+++ SOURCE MATERIAL
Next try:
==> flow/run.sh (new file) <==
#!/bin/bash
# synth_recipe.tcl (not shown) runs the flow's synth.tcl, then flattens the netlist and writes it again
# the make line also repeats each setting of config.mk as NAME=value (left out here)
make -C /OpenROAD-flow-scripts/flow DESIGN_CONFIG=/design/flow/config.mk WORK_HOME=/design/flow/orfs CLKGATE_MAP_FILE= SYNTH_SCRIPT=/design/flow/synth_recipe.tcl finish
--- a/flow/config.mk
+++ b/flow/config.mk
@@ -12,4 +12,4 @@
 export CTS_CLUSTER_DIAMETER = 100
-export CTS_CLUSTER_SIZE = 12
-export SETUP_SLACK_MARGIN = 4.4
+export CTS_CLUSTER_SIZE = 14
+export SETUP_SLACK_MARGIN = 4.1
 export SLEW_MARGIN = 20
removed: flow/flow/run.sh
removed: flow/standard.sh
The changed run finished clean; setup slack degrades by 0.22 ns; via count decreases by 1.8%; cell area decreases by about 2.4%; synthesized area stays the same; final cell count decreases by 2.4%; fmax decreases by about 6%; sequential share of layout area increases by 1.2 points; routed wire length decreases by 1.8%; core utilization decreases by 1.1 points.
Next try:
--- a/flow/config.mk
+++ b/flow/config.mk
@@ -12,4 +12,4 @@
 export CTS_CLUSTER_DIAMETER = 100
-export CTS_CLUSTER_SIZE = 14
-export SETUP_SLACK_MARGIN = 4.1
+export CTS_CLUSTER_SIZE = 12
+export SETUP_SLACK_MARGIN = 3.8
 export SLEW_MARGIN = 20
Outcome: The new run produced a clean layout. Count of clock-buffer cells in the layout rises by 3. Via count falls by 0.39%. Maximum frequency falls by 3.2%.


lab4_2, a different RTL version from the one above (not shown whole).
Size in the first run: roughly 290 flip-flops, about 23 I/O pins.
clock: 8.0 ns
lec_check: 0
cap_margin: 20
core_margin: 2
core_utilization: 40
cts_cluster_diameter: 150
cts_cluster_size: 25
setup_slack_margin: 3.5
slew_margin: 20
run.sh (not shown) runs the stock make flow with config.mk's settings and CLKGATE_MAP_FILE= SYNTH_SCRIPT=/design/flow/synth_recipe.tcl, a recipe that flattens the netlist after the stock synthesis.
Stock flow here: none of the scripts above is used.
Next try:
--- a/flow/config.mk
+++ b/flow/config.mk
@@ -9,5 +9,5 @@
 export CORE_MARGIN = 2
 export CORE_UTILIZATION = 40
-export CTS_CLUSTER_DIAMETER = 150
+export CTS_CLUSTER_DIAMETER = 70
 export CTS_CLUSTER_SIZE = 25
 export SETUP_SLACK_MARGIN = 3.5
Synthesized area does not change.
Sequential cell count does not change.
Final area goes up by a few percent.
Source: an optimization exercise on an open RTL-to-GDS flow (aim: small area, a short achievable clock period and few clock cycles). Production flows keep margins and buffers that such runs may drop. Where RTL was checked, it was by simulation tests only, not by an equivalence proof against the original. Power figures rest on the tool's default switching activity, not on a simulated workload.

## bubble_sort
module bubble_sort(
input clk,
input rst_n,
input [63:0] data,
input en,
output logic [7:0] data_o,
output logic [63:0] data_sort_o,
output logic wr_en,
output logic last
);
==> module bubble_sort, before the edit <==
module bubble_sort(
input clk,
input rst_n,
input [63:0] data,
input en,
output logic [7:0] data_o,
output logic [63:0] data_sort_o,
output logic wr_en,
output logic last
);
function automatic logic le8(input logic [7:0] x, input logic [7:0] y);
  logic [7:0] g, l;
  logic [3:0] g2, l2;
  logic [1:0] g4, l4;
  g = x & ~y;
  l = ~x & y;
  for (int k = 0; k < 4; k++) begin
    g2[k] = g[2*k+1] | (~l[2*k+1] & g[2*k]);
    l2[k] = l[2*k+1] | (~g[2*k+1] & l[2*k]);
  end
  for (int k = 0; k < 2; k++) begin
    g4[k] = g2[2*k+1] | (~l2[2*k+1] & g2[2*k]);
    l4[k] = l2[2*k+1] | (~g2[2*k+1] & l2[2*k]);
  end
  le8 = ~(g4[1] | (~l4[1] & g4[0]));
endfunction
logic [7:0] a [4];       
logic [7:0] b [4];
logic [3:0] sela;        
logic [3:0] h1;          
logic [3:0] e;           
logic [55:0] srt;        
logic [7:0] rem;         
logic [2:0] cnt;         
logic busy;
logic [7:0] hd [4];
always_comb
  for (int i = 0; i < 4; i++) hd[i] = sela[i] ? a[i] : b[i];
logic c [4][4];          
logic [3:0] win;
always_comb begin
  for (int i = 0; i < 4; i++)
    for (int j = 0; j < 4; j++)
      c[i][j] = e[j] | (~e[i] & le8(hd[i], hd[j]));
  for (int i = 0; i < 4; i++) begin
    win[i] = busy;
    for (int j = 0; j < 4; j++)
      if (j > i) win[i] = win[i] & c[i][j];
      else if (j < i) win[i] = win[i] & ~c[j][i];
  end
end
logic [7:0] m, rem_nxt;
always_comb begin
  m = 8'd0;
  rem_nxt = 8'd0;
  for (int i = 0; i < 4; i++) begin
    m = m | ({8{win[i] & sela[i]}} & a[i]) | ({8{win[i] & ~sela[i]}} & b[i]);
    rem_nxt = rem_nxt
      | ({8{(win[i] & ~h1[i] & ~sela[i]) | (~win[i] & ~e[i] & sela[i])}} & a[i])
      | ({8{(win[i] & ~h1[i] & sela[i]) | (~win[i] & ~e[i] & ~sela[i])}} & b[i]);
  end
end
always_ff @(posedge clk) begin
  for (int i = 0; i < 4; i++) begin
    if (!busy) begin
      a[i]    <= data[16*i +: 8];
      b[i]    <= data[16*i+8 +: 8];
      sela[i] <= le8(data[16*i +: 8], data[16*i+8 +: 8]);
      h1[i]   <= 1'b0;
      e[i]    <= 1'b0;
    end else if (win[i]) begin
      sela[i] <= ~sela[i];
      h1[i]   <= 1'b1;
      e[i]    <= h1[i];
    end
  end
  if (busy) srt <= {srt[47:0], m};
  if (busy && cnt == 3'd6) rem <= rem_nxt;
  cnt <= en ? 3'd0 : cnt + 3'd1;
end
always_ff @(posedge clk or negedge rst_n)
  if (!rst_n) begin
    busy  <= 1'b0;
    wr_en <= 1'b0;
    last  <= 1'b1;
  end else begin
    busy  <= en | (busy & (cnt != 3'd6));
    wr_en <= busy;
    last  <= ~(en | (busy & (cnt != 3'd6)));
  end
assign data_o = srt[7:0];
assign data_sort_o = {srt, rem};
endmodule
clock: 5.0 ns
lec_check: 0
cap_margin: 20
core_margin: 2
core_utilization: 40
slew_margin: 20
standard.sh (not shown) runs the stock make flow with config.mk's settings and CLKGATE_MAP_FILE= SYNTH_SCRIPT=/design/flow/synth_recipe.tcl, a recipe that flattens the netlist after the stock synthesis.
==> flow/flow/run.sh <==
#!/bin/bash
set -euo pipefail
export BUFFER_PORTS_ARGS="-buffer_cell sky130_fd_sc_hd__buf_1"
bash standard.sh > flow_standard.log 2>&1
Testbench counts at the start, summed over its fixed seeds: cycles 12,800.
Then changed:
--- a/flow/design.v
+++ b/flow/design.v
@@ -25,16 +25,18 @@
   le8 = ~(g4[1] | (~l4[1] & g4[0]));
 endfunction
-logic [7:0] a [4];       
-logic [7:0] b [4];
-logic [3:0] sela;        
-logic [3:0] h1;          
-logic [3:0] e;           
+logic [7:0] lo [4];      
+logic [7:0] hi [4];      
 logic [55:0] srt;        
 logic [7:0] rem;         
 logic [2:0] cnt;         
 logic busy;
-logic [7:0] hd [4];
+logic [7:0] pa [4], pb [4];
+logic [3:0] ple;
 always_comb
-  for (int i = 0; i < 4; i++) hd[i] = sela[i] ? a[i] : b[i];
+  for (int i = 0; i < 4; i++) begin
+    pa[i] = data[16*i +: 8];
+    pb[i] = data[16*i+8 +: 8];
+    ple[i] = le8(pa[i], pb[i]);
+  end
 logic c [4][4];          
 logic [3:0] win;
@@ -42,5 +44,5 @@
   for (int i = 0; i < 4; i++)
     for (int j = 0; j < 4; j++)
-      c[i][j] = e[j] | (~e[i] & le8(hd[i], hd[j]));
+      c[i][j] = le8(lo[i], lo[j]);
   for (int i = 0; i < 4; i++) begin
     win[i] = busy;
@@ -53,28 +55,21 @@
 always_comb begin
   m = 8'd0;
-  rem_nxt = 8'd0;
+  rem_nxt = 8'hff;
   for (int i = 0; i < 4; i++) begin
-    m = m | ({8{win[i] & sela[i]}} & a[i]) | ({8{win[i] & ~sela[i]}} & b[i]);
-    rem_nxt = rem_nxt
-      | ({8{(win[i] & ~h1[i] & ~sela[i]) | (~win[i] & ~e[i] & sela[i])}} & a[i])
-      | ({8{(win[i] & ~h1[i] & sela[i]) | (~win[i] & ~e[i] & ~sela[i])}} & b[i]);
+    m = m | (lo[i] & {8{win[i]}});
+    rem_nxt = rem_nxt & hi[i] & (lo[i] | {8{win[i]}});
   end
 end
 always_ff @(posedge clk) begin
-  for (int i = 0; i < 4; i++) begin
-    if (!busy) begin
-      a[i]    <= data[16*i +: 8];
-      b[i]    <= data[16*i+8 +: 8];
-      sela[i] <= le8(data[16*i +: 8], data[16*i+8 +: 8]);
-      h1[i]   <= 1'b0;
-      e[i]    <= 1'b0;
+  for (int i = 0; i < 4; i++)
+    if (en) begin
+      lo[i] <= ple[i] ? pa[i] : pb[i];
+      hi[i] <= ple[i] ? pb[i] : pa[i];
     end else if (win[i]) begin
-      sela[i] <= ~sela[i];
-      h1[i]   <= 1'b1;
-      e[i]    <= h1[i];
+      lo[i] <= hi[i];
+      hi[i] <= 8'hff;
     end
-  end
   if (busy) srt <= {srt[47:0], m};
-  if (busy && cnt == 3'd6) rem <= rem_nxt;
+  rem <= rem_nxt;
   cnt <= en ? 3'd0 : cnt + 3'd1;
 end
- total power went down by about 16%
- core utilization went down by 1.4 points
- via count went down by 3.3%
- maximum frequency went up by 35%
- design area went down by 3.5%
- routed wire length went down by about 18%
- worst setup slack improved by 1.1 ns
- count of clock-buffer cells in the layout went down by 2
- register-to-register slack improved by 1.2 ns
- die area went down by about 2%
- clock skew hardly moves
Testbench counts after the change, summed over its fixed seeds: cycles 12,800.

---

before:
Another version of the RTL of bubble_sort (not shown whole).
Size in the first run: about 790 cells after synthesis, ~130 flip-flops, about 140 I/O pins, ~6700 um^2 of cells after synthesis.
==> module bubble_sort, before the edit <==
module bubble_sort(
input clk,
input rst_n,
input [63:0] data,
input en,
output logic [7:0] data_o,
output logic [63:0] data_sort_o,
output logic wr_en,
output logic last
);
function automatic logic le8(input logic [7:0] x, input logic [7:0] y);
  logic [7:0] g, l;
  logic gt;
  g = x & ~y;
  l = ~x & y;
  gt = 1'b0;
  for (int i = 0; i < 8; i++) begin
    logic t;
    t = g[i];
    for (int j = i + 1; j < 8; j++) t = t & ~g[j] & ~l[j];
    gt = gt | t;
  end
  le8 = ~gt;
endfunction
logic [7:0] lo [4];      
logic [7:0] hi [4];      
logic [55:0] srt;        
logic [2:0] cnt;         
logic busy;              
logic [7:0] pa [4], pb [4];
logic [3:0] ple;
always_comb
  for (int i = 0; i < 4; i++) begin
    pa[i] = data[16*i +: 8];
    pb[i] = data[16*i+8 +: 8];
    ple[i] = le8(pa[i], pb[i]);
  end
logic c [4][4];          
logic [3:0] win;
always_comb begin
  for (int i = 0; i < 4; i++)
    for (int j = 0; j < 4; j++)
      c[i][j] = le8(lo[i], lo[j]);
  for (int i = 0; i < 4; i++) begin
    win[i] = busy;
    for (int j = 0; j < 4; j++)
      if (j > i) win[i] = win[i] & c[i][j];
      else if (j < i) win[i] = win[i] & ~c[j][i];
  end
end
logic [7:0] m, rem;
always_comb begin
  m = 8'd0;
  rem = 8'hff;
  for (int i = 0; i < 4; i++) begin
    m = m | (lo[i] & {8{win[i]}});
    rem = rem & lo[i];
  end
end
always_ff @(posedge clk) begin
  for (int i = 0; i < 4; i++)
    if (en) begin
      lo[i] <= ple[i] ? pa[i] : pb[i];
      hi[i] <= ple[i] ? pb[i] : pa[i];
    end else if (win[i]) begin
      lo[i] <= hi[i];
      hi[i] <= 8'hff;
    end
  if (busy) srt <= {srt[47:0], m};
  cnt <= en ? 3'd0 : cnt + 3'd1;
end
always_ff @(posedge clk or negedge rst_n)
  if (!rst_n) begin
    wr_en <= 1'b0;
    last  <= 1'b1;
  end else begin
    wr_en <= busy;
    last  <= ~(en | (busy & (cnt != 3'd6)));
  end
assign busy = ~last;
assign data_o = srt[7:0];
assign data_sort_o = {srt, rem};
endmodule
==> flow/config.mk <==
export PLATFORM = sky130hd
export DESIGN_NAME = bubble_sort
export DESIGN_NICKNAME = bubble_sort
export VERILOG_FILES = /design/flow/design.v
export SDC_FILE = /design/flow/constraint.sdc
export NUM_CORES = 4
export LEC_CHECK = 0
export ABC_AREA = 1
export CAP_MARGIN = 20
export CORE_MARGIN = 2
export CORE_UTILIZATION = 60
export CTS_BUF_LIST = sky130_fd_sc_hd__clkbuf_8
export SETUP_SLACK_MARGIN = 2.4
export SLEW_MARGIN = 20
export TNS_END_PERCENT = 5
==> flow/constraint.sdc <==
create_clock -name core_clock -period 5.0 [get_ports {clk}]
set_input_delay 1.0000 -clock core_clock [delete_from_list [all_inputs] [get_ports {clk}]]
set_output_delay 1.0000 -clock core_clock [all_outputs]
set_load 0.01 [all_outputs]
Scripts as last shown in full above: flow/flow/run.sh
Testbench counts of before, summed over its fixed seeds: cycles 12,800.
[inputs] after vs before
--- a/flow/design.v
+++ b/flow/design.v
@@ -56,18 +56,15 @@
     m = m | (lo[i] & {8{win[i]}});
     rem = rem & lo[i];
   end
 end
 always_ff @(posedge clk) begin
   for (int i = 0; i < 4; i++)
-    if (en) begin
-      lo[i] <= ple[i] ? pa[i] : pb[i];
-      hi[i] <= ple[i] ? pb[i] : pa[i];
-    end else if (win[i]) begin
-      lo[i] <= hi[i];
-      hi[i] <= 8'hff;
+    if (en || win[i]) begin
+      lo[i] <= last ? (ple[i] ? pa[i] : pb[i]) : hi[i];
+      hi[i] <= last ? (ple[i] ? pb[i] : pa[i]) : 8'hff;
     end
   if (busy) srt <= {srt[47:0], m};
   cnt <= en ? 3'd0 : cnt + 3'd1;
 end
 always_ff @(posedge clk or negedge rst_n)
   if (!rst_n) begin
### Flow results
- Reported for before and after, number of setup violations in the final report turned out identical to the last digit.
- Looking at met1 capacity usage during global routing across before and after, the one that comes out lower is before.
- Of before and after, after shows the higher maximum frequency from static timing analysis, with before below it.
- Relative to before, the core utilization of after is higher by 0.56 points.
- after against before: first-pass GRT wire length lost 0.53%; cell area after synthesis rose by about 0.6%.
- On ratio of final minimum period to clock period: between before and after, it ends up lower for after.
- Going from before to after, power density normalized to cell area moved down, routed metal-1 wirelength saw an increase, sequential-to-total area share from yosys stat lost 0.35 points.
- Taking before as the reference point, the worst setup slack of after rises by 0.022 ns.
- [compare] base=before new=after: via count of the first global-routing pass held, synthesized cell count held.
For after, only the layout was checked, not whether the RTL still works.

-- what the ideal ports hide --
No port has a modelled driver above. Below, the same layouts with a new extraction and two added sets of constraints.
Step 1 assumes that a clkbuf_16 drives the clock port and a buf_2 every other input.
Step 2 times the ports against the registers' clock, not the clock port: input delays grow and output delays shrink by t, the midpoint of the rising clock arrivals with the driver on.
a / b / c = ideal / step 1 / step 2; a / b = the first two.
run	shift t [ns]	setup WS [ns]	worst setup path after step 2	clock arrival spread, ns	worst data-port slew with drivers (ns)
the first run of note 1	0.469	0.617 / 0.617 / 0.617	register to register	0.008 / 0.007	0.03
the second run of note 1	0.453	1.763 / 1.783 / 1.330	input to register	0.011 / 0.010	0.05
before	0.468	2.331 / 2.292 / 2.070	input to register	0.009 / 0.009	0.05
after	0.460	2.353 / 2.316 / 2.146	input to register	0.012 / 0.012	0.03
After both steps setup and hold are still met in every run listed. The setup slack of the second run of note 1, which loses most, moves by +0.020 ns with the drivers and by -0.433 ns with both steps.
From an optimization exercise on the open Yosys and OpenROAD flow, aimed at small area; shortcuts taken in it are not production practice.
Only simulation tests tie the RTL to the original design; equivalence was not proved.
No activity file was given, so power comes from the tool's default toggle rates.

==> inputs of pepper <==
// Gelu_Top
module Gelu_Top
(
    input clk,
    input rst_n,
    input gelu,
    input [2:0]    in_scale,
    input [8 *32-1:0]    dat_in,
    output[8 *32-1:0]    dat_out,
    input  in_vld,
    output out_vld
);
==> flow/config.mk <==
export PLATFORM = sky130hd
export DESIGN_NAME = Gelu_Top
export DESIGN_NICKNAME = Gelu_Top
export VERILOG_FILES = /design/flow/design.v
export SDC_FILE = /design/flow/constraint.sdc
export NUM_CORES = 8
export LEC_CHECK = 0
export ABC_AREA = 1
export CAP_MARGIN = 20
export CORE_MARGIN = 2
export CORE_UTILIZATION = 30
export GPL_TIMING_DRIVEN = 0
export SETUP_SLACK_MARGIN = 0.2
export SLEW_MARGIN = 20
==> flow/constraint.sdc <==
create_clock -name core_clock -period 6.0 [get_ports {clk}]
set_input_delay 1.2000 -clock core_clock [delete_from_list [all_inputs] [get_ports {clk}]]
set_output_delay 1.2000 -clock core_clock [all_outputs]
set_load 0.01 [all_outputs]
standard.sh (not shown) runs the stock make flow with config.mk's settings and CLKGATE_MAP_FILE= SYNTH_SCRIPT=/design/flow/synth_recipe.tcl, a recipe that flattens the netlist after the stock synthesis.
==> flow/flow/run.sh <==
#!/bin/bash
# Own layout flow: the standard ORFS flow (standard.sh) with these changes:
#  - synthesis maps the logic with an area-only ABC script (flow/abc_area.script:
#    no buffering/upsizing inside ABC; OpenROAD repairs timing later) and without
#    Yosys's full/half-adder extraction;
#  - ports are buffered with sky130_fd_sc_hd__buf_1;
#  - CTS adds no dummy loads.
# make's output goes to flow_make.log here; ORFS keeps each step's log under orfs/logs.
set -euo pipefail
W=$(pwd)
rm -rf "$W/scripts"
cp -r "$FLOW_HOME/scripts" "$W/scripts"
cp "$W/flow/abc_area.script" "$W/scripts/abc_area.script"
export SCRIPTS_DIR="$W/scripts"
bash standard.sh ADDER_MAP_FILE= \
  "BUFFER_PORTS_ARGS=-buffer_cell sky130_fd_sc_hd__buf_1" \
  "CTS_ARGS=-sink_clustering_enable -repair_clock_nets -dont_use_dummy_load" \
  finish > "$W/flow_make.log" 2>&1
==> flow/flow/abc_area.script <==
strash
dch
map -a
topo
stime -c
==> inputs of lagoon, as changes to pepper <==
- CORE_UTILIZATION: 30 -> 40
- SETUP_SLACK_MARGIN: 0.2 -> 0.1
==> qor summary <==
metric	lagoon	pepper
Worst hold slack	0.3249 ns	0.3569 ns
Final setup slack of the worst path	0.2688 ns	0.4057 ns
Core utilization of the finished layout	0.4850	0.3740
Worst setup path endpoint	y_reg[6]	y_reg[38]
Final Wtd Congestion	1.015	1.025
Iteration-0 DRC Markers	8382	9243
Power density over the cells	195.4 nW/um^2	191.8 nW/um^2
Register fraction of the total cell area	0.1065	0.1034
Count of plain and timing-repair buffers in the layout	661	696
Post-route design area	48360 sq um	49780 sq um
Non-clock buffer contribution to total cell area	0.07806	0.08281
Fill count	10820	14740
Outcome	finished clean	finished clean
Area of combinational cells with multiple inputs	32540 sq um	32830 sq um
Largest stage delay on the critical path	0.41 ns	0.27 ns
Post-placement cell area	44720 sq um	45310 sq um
++++++
▸ **TASK**
Take the lines above from the one containing "export CTS_CLUSTER_SIZE = 25" to the one containing "Sequential cell count does not change." and retype them exactly, both ends included, with nothing added.

▸ **EXERCISE OUTPUT**
 export CTS_CLUSTER_SIZE = 25
 export SETUP_SLACK_MARGIN = 3.5
Synthesized area does not change.
Sequential cell count does not change.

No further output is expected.